2. What syndications and REITs own are different. A syndication is a company built by the sponsor to buy a specific property. On the other hand, a REIT is a company that invests in a variety of real estate projects. REITs almost always have multiple projects, and as an investor, you may not have visibility into exactly where your investment is going.

For example, a REIT might have an apartment complex in Nashville, a mall in Houston and a condominium complex in Las Angeles. With syndication, you know the project and business plan and most importantly, the exact sponsors you are partnering with, and from there you can decide for yourself if the investment is worthwhile.

3. Syndication and REITS have different structures. Since REITs have a different structure, you can buy many of them no matter how much money or income you have. As noted earlier, if you have even a limited amount of funds and open a brokerage account, you can buy into a REIT; however, with syndications, investors need to be classified as either accredited or sophisticated. Therefore, if you do not fit the accredited or sophisticated investor definition, a real estate syndication may not work for you.

4. The tax benefits are not equal. Real estate syndications have numerous tax benefits over REITs. REIT income is considered ordinary dividend income, leading to a larger tax bill. However, real estate syndication’s income and depreciation pass through to the investor’s tax return. In other words, syndication income can not only give you cash, but they can lower your tax bill by offsetting other income (like income from a job).

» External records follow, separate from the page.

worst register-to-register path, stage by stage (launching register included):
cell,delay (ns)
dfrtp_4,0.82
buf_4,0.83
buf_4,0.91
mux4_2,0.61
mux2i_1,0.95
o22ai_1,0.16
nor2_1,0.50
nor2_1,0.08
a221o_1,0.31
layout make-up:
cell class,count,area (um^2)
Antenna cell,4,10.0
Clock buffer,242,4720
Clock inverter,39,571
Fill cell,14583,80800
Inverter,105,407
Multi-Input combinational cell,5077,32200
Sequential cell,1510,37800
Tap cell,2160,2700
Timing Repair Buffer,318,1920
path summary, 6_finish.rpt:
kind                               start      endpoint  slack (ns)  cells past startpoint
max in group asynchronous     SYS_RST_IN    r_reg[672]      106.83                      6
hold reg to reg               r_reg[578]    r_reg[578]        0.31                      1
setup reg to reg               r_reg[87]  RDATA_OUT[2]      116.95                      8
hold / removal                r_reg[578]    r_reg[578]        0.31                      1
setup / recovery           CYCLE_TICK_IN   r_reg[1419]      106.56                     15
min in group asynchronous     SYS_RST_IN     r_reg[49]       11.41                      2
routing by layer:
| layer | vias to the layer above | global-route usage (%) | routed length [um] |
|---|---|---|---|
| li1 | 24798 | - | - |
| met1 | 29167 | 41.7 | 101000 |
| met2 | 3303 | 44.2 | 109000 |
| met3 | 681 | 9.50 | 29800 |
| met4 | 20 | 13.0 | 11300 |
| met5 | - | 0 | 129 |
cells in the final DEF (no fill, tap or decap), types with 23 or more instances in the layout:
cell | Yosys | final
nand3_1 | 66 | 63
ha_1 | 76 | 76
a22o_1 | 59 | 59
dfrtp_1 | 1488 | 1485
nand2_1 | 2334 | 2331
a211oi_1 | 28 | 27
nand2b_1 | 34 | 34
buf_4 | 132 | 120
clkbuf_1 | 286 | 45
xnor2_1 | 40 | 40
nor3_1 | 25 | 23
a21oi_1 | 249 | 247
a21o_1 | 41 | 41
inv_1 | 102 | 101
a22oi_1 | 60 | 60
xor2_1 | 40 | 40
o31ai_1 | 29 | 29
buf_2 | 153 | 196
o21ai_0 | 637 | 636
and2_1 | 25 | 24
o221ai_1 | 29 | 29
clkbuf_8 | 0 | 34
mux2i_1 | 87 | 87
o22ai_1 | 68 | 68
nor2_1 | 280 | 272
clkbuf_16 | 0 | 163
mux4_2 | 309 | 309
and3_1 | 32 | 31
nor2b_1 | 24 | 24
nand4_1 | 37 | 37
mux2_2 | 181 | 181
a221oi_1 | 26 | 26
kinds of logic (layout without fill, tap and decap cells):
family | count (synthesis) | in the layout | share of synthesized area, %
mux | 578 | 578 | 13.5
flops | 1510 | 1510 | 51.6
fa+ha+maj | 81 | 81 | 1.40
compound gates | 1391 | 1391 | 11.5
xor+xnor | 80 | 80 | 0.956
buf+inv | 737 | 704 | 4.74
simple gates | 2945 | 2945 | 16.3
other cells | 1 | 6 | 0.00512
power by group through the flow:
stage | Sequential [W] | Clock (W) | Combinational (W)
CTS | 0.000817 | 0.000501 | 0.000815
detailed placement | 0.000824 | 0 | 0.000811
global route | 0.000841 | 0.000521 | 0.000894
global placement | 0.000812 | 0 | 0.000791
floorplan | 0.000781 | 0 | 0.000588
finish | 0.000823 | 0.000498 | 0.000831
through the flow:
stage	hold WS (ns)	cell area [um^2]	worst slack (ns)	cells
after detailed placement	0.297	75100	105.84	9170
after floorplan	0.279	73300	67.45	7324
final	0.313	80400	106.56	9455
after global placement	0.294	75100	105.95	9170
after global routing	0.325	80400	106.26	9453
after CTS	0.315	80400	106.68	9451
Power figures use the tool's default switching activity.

Which is better? When you invest in a REIT or syndication, you’re getting many of the benefits of real estate without needing to manage it actively. Choosing between a real estate syndication and a REIT often comes down to the following factors: your desired level of control, how much you have to invest, the type of investor you are (accredited/sophisticated) and the returns and tax advantages you are looking for.

Whatever investment vehicle you choose, both syndications and REITs are fantastic ways to start investing in real estate with little to no time commitment.